Biography: Priscilla Otani is a San Francisco-based artist whose mixed media works explore the myths, taboos and histories of her Japanese birthplace and her naturalized American culture. As an interdisciplinary artist, she uses readily accessible materials to create visuallystriking installations that compel the viewer to examine polarizing issues such as class, politics, abortion, immigration, and racial prejudice. Her works have been selected in Bay Area, national and international exhibitions and included in numerous private collections. Otani has curated many local, national and international exhibitions. She was President of the National Women’s Caucus from 2013 – 2015 and currently serves as the President of the Board of Northern California Women’s Caucus for Art. Otani received her BA in Psychology and Asian Studies from Mills College in 1974 and MA in Japanese Literature from Columbia University in 1976. Born in Tokyo, Otani is a bi-cultural, naturalized United States citizen.

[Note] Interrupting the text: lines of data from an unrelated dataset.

`config.mk`:
```
export PLATFORM = sky130hd
export DESIGN_NAME = serial_rx_unit
export DESIGN_NICKNAME = d
export VERILOG_FILES = /design/src/rtl/uart_rx_pkg.sv /design/src/rtl/rx_input_sync.sv /design/src/rtl/rx_bit_engine.sv /design/src/rtl/rx_result.sv /design/src/rtl/serial_rx_unit.sv
export SDC_FILE = /design/constraint.sdc
export NUM_CORES = 1
export LEC_CHECK = 0
export BUFFER_PORTS_ARGS = -buffer_cell sky130_fd_sc_hd__buf_4
export CAP_MARGIN = 15
export CORE_MARGIN = 4
export CORE_UTILIZATION = 50
export DETAILED_ROUTE_END_ITERATION = 10
export PLACE_DENSITY = 0.68
export SYNTH_ARGS = -nofsm -noshare
export SYNTH_HDL_FRONTEND = slang
export SYNTH_SLANG_ARGS = --single-unit
```
`constraint.sdc`:
```
create_clock -name clk -period 2.2 [get_ports clk]
set_input_delay 0.11 -clock clk [delete_from_list [all_inputs] [get_ports clk]]
set_output_delay 0.11 -clock clk [all_outputs]
set_load 0.01 [all_outputs]
```
`src/rtl/uart_rx_pkg.sv`:
```
package uart_rx_pkg;

  typedef enum logic [1:0] {
    PAR_NONE = 2'b00,
    PAR_ZERO = 2'b01,
    PAR_ODD  = 2'b10,
    PAR_EVEN = 2'b11
  } par_mode_e;

  typedef enum logic [2:0] {
    ST_IDLE,
    ST_START,
    ST_DATA,
    ST_PARITY,
    ST_STOP,
    ST_WAIT_HI
  } rx_state_e;

endpackage

```
`src/rtl/rx_input_sync.sv`:
```
module rx_input_sync #(
  parameter int STAGES      = 2,
  parameter int REINIT_CLKS = 2
) (
  input  logic clk,
  input  logic rst_n,
  input  logic rxd,
  input  logic en_raw,
  output logic rxd_s,
  output logic en_s,
  output logic reinit
);

  localparam int CW = $clog2(REINIT_CLKS + 1);

  logic [STAGES-1:0] rxd_chain;
  logic [STAGES-1:0] en_chain;
  logic [CW-1:0]     low_q;
  logic [CW-1:0]     low_d;

  // synchronizer stages; the line resets to its idle level
  genvar g;
  generate
    for (g = 0; g < STAGES; g++) begin : g_stage
      if (g == 0) begin : g_first
        always_ff @(posedge clk or negedge rst_n) begin
          if (!rst_n) begin
            rxd_chain[0] <= 1'b1;
            en_chain[0]  <= 1'b0;
          end else begin
            rxd_chain[0] <= rxd;
            en_chain[0]  <= en_raw;
          end
        end
      end else begin : g_next
        always_ff @(posedge clk or negedge rst_n) begin
          if (!rst_n) begin
            rxd_chain[g] <= 1'b1;
            en_chain[g]  <= 1'b0;
          end else begin
            rxd_chain[g] <= rxd_chain[g-1];
            en_chain[g]  <= en_chain[g-1];
          end
        end
      end
    end
  endgenerate

  assign rxd_s = rxd_chain[STAGES-1];
  assign en_s  = en_chain[STAGES-1];

  // consecutive low cycles of the synchronized enable, saturating
  always_comb begin
    low_d = low_q;
    if (en_s) begin
      low_d = '0;
    end else if (low_q != CW'(REINIT_CLKS)) begin
      low_d = low_q + 1'b1;
    end
  end

  always_ff @(posedge clk or negedge rst_n) begin
    if (!rst_n) begin
      low_q <= CW'(REINIT_CLKS);
    end else begin
      low_q <= low_d;
    end
  end

  assign reinit = !en_s && (low_q >= CW'(REINIT_CLKS - 1));

  // a reinitialisation needs at least two low cycles in a row
  a_r12_reinit_needs_two_low: assert property (@(posedge clk) disable iff (!rst_n)
    reinit |-> (!en_s && $past(!en_s)));

endmodule

```
`src/rtl/rx_bit_engine.sv`:
```
module rx_bit_engine
  import uart_rx_pkg::*;
#(
  parameter int DATA_W        = 8,
  parameter int TICKS_PER_BIT = 16
) (
  input  logic              clk,
  input  logic              rst_n,
  input  logic              run,
  input  logic              reinit,
  input  logic              tick,
  input  logic              rxd_s,
  input  logic [1:0]        par_sel,
  input  logic              len8,
  output logic              strobe,
  output logic [DATA_W-1:0] data,
  output logic              par_bit,
  output logic              stop_bit
);

  localparam int TW   = $clog2(TICKS_PER_BIT);
  localparam int IW   = $clog2(DATA_W);
  localparam int HALF = TICKS_PER_BIT / 2;

  rx_state_e         state_q, state_d;
  logic [TW-1:0]     tick_q, tick_d;
  logic [IW-1:0]     idx_q, idx_d;
  logic [DATA_W-1:0] sh_q, sh_d;
  logic              par_q, par_d;
  logic              stop_q, stop_d;
  logic              strobe_q, strobe_d;
  logic              bit_end;
  logic              mid_start;
  logic [IW-1:0]     last_idx;

  assign bit_end   = tick && (tick_q == TW'(TICKS_PER_BIT - 1));
  assign mid_start = tick && (tick_q == TW'(HALF - 1));
  assign last_idx  = len8 ? IW'(DATA_W - 1) : IW'(DATA_W - 2);

  always_comb begin
    state_d  = state_q;
    tick_d   = tick_q;
    idx_d    = idx_q;
    sh_d     = sh_q;
    par_d    = par_q;
    stop_d   = stop_q;
    strobe_d = 1'b0;
    if (reinit) begin
      state_d = ST_IDLE;
      tick_d  = '0;
      idx_d   = '0;
    end else if (run) begin
      unique case (state_q)
        ST_IDLE: begin
          tick_d = '0;
          idx_d  = '0;
          if (!rxd_s) state_d = ST_START;
        end
        ST_START: begin
          if (mid_start) begin
            tick_d  = '0;
            state_d = rxd_s ? ST_IDLE : ST_DATA;
          end else if (tick) begin
            tick_d = tick_q + 1'b1;
          end
        end
        ST_DATA: begin
          if (bit_end) begin
            tick_d = '0;
            sh_d   = {rxd_s, sh_q[DATA_W-1:1]};
            if (idx_q == last_idx) begin
              idx_d   = '0;
              state_d = (par_mode_e'(par_sel) == PAR_NONE) ? ST_STOP : ST_PARITY;
            end else begin
              idx_d = idx_q + 1'b1;
            end
          end else if (tick) begin
            tick_d = tick_q + 1'b1;
          end
        end
        ST_PARITY: begin
          if (bit_end) begin
            tick_d  = '0;
            par_d   = rxd_s;
            state_d = ST_STOP;
          end else if (tick) begin
            tick_d = tick_q + 1'b1;
          end
        end
        ST_STOP: begin
          if (bit_end) begin
            tick_d   = '0;
            stop_d   = rxd_s;
            strobe_d = 1'b1;
            state_d  = rxd_s ? ST_IDLE : ST_WAIT_HI;
          end else if (tick) begin
            tick_d = tick_q + 1'b1;
          end
        end
        ST_WAIT_HI: begin
          if (rxd_s) state_d = ST_IDLE;
        end
        default: state_d = ST_IDLE;
      endcase
    end
  end

  always_ff @(posedge clk or negedge rst_n) begin
    if (!rst_n) begin
      state_q  <= ST_IDLE;
      tick_q   <= '0;
      idx_q    <= '0;
      sh_q     <= '0;
      par_q    <= 1'b0;
      stop_q   <= 1'b1;
      strobe_q <= 1'b0;
    end else begin
      state_q  <= state_d;
      tick_q   <= tick_d;
      idx_q    <= idx_d;
      sh_q     <= sh_d;
      par_q    <= par_d;
      stop_q   <= stop_d;
      strobe_q <= strobe_d;
    end
  end

  assign strobe   = strobe_q;
  assign data     = len8 ? sh_q : {1'b0, sh_q[DATA_W-1:1]};
  assign par_bit  = par_q;
  assign stop_bit = stop_q;

  // a long enable drop leaves the engine idle with no completion
  a_r12_reinit_idle: assert property (@(posedge clk) disable iff (!rst_n)
    reinit |=> (state_q == ST_IDLE && !strobe_q));

  // every completion comes out of the single stop-bit slot
  a_r6_single_stop: assert property (@(posedge clk) disable iff (!rst_n)
    strobe_q |-> ($past(state_q) == ST_STOP));

  // a start candidate only turns into data after the mid-bit sample
  a_r10_start_to_data: assert property (@(posedge clk) disable iff (!rst_n)
    (state_q == ST_DATA && $past(state_q) == ST_START) |-> $past(mid_start && !rxd_s));

endmodule

```
`src/rtl/rx_result.sv`:
```
module rx_result
  import uart_rx_pkg::*;
#(
  parameter int DATA_W = 8
) (
  input  logic              clk,
  input  logic              rst_n,
  input  logic              strobe,
  input  logic [DATA_W-1:0] data,
  input  logic              par_bit,
  input  logic              stop_bit,
  input  logic [1:0]        par_sel,
  input  logic              err_route,
  input  logic              rd_ack,
  output logic [DATA_W-1:0] rx_data,
  output logic              err_parity,
  output logic              err_frame,
  output logic              err_overrun,
  output logic              done_pulse,
  output logic              err_pulse
);

  logic [DATA_W-1:0] data_q, data_d;
  logic              pe_q, pe_d, fe_q, fe_d, ov_q, ov_d;
  logic              unread_q, unread_d;
  logic              done_q, done_d, errp_q, errp_d;
  logic              odd_ones;
  logic              pe_now;
  logic              any_err;

  assign odd_ones = ^{data, par_bit};

  always_comb begin
    unique case (par_mode_e'(par_sel))
      PAR_ODD:  pe_now = !odd_ones;
      PAR_EVEN: pe_now = odd_ones;
      default:  pe_now = 1'b0;
    endcase
  end

  assign any_err = pe_now || !stop_bit || unread_q;

  always_comb begin
    data_d   = data_q;
    pe_d     = pe_q;
    fe_d     = fe_q;
    ov_d     = ov_q;
    unread_d = unread_q;
    done_d   = 1'b0;
    errp_d   = 1'b0;
    if (strobe) begin
      data_d   = data;
      pe_d     = pe_now;
      fe_d     = !stop_bit;
      ov_d     = unread_q;
      unread_d = 1'b1;
      if (any_err && !err_route) begin
        errp_d = 1'b1;
      end else begin
        done_d = 1'b1;
      end
    end else if (rd_ack) begin
      unread_d = 1'b0;
    end
  end

  always_ff @(posedge clk or negedge rst_n) begin
    if (!rst_n) begin
      data_q   <= '0;
      pe_q     <= 1'b0;
      fe_q     <= 1'b0;
      ov_q     <= 1'b0;
      unread_q <= 1'b0;
      done_q   <= 1'b0;
      errp_q   <= 1'b0;
    end else begin
      data_q   <= data_d;
      pe_q     <= pe_d;
      fe_q     <= fe_d;
      ov_q     <= ov_d;
      unread_q <= unread_d;
      done_q   <= done_d;
      errp_q   <= errp_d;
    end
  end

  assign rx_data     = data_q;
  assign err_parity  = pe_q;
  assign err_frame   = fe_q;
  assign err_overrun = ov_q;
  assign done_pulse  = done_q;
  assign err_pulse   = errp_q;

  // the two completion events never coincide
  a_r9_events_exclusive: assert property (@(posedge clk) disable iff (!rst_n)
    !(done_pulse && err_pulse));

  // an error event only appears when routing selected it
  a_r9_route_err: assert property (@(posedge clk) disable iff (!rst_n)
    err_pulse |-> $past(!err_route));

  // every event follows a completion strobe from the engine
  a_r9_event_follows_strobe: assert property (@(posedge clk) disable iff (!rst_n)
    (done_pulse || err_pulse) |-> $past(strobe));

  // the unchecked parity mode never flags parity
  a_r5_zero_par_clean: assert property (@(posedge clk) disable iff (!rst_n)
    (strobe && par_mode_e'(par_sel) == PAR_ZERO) |=> !err_parity);

endmodule

```
`src/rtl/serial_rx_unit.sv`:
```
module serial_rx_unit #(
  parameter int DATA_W        = 8,
  parameter int TICKS_PER_BIT = 16,
  parameter int SYNC_STAGES   = 2,
  parameter int REINIT_CLKS   = 2
) (
  input  logic              clk,
  input  logic              rst_n,
  input  logic              baud_tick,
  input  logic              pwr_en,
  input  logic              rx_en,
  input  logic              rxd,
  input  logic [1:0]        par_sel,
  input  logic              len8,
  input  logic              err_route,
  input  logic              rd_ack,
  output logic [DATA_W-1:0] rx_data,
  output logic              err_parity,
  output logic              err_frame,
  output logic              err_overrun,
  output logic              rx_done,
  output logic              rx_err
);

  logic              rxd_s;
  logic              en_s;
  logic              reinit;
  logic              strobe;
  logic [DATA_W-1:0] eng_data;
  logic              par_bit;
  logic              stop_bit;

  rx_input_sync #(
    .STAGES     (SYNC_STAGES),
    .REINIT_CLKS(REINIT_CLKS)
  ) u_sync (
    .clk   (clk),
    .rst_n (rst_n),
    .rxd   (rxd),
    .en_raw(pwr_en && rx_en),
    .rxd_s (rxd_s),
    .en_s  (en_s),
    .reinit(reinit)
  );

  rx_bit_engine #(
    .DATA_W       (DATA_W),
    .TICKS_PER_BIT(TICKS_PER_BIT)
  ) u_engine (
    .clk     (clk),
    .rst_n   (rst_n),
    .run     (en_s),
    .reinit  (reinit),
    .tick    (baud_tick),
    .rxd_s   (rxd_s),
    .par_sel (par_sel),
    .len8    (len8),
    .strobe  (strobe),
    .data    (eng_data),
    .par_bit (par_bit),
    .stop_bit(stop_bit)
  );

  rx_result #(
    .DATA_W(DATA_W)
  ) u_result (
    .clk        (clk),
    .rst_n      (rst_n),
    .strobe     (strobe),
    .data       (eng_data),
    .par_bit    (par_bit),
    .stop_bit   (stop_bit),
    .par_sel    (par_sel),
    .err_route  (err_route),
    .rd_ack     (rd_ack),
    .rx_data    (rx_data),
    .err_parity (err_parity),
    .err_frame  (err_frame),
    .err_overrun(err_overrun),
    .done_pulse (rx_done),
    .err_pulse  (rx_err)
  );

  // no completion can come out while the receiver is held off
  a_r12_quiet_when_off: assert property (@(posedge clk) disable iff (!rst_n)
    $past(reinit) |-> !strobe);

endmodule

```
==> results.json <==
{
  "core_um2": 4000,
  "max_freq_mhz": 545.5,
  "netlist.area_leader.share": 0.4447,
  "post_cts_buffers": 0,
  "synth_seq_cells": 41,
  "cts_tree": "done",
  "grt_pass1_wl_um": 6630,
  "post-route-period-util": 0.8332,
  "die_y_um": 72.53,
  "hp-class": "primary input to flip-flop",
  "maxCapViolations": 0,
  "maxSlewHeadroom": 0.6023,
  "min_from": "rd_ack",
  "yosys-top-cells-count": "41 x nand2_1, 37 x dfrtp_1, 18 x nor2_1",
  "antenna_found_initial": 0,
  "path_clk_slew_ns": 0.07,
  "vdd_ir_drop_max_mv": 0.4478,
  "synth_warnings": 0,
  "utilization": 0.6040,
  "portBuffers": 23,
  "drv_slew": 0,
  "seq_area_um2": 1031,
  "yosysTopAreaCell": "dfrtp_1",
  "synth_area_um2": 2082,
  "areaGrowthSynthToFinish_pct": 16.05,
  "skew_ns": 0.006937,
  "synthDistinctLibCells": 46,
  "htree_num_levels": 2,
  "start_kind": "flip-flop",
  "rsz0062_at_grt": "false",
  "wl_um": 3824,
  "critPathKind": "flip-flop to flip-flop",
  "place_congestion": 0.8999,
  "pin_count": 24,
  "die_w_um": 72.53,
  "wire_per_inst_um": 13.23,
  "post_cts_resized": 0,
  "start_util": 0.5205,
  "clk_latency_ns": 0.29,
  "syn_inst": 213,
  "hpwl_um": 2658,
  "cts_buffers": 5,
  "num_antenna_cells": 0,
  "fin_area_um2": 2416,
  "hold_viol": 0,
  "dpl.cell_count": 278,
  "rows": 23,
  "dieArea_um2": 5261,
  "crit_fanout": 13,
  "yosysSeqAreaShare": 0.4952,
  "fin_cells": 289,
  "powerDensity_nw_per_um2": 724.0,
  "grt_max_degree": 42,
  "async_flop_share": 1.000,
  "fin_nets": 253,
  "worstPathArrival_ns": 2.04,
  "p_leak_uw": 0.001131,
  "synth_edf_count": 0,
  "synth.area.top_cells": "dfrtp_1 44%, nand2_1 7.4%, dfstp_2 5.0%",
  "end_kind": "flip-flop",
  "grt_use_total": 0.1596,
  "cts.sinks": 41,
  "globalRouteOverflowTotal": 0,
  "first_pass_iters": 4,
  "cts_hold_buf": 3,
  "setup_viol": 0,
  "status": "complete, no violations",
  "drc": 0,
  "drive_gt1_frac": 0.1925,
  "worst_pin_slew_ns": 0.5965,
  "drt-vias-per-instance": 5.446,
  "final_antenna_net_count": 0,
  "syn-num-nets": 228,
  "postPlaceCellArea_um2": 2278,
  "finalSetupTns_ns": 0,
  "worst-endpoint-required_ns": 2.41,
  "grt_pass1_vias": 1498,
  "cts_buffer_depth": 2,
  "vias": 1574,
  "cp-startpoint": "u_sync.en_s$_DFF_PN0_",
  "dr.first_iter.drc_count": 85,
  "synth.avg_cell_area_um2": 9.775,
  "post-synth-top-count-cell": "nand2_1",
  "synthFlopType": "dfrtp_1",
  "rr_startpoint": "u_sync.en_s$_DFF_PN0_",
  "fill_cells": 359,
  "cts_root_buffer": "clkbuf_8",
  "period_needed_ns": 1.833,
  "power_uw": 1749,
  "multi_input_area_um2": 979.7
}
-- critical path, cell delays in order (launching register included) --
cell and delay [ns]:
dfrtp_1 0.59, nor2b_1 0.39, nand3_1 0.38, nor3_1 0.22, o21ai_0 0.10, o21ai_0 0.08
-- path summary, 6_finish.rpt --
path / slack (ns) / depth (start not counted) / to
max in group asynchronous: 1.50 / 2 / u_sync.rxd_chain[0]$_DFF_PN1_
hold / removal: 0.009 / 2 / u_result.unread_q$_DFFE_PN0P_
setup / recovery: 0.37 / 5 / u_engine.idx_q[2]$_DFFE_PN0P_
hold reg to reg: 0.35 / 0 / u_sync.en_s$_DFF_PN0_
min in group asynchronous: 0.33 / 2 / u_result.unread_q$_DFFE_PN0P_
setup reg to reg: 0.37 / 5 / u_engine.idx_q[2]$_DFFE_PN0P_
-- cell families after synthesis --
kind of cell,after synthesis,share of synthesized area
multiplexers,12,0.05950
AO/OA/AOI/OAI,37,0.1208
XOR/XNOR,14,0.06550
buffers and inverters,15,0.03426
adder cells (fa/ha/maj),5,0.02885
flip-flops,41,0.4952
AND/OR/NAND/NOR,89,0.1959
-- layout by cell type (no fill, tap or decap), drive strengths merged, types with 2 or more instances in the layout --
cell type    netlist  layout
buf                3      24
o31ai              2       2
xor2               2       2
a31oi              4       4
xnor2             11      11
mux2               3       3
o21ai              9       9
mux2i              9       9
dfrtp             37      37
dfstp              4       4
dlygate4sd3        0       3
nor2              19      19
nor3               5       5
a22o               2       2
nand2             42      42
clkbuf             6       6
nand3              6       6
nand4              3       3
nand2b             2       2
a21o               2       2
nor2b              4       4
ha                 4       4
a21oi             10      10
and4               2       2
inv                6       6
-- registers in the layout (all words and copies together), names as in the netlist --
name / flops
u_result.err_pulse: 1
u_engine.strobe: 1
u_engine.sh_q: 8
u_engine.par_bit: 1
u_engine.tick_q: 4
u_sync.rxd_chain: 1
u_result.err_frame: 1
u_result.err_parity: 1
u_engine.state_q: 3
u_sync.low_q: 2
u_engine.idx_q: 3
u_engine.stop_bit: 1
u_result.unread_q: 1
u_sync.en_chain: 1
u_sync.en_s: 1
u_result.err_overrun: 1
u_sync.rxd_s: 1
u_result.rx_data: 8
u_result.done_pulse: 1
-- report_power, final --
part           leakage [uW]  internal [uW]  switching (uW)
sequential         0.000507            800            42.0
clock             0.0000552            337             250
combinational      0.000569            139             181
-- layout make-up --
class,count,area share
tap,50,0.02589
multi-input combinational,157,0.4055
clock inverter,2,0.01450
clock buffer,6,0.03004
sequential,41,0.4267
timing repair buffer,27,0.08700
inverter,6,0.01036
-- through the flow --
stage	hold WS, ns	worst slack [ns]
6_report	0.008917	0.3669
3_3_place_gp	0.1145	0.4360
2_1_floorplan	-0.1856	0.5976
4_1_cts	0.005631	0.3952
3_5_place_dp	0.1176	0.4062
5_1_grt	0.006926	0.1456
-- layer usage --
metal / vias up / GRT usage / wire length [um] / part of all wire
met5: - / 0 / 0 / 0
met4: 0 / 0.06762 / 78 / 0.020
met3: 8 / 0.04571 / 270 / 0.071
met2: 51 / 0.2605 / 1735 / 0.45
met1: 736 / 0.1973 / 1740 / 0.46
li1: 779 / - / - / -
Note: power is estimated with default switching activity, not from simulation.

Statement: The Pleasure Quarters installation consists of a cluster of paper-covered structures surrounded by waxed paper shoes. The structures represent mizushobai or the water trade, named as such because houses of prostitution, theaters and drinking establishments were built along the shores of rivers. Although life in the pleasure quarters was depicted romantically by ukiyo-e artists such as Utamaro, Sharaku and Harunobu, in reality, the women who worked in these houses were sold by destitute farming families and had to work off onerous debts for much of their lives. The shoes symbolize the unspoken world of burakumin, historically living in segregated villages within cities because of their livelihood in tanning, curing, disposing of the dead and other defiling occupations. It is my desire to draw the viewer into discussion of class, race and gender through this visually pleasing installation.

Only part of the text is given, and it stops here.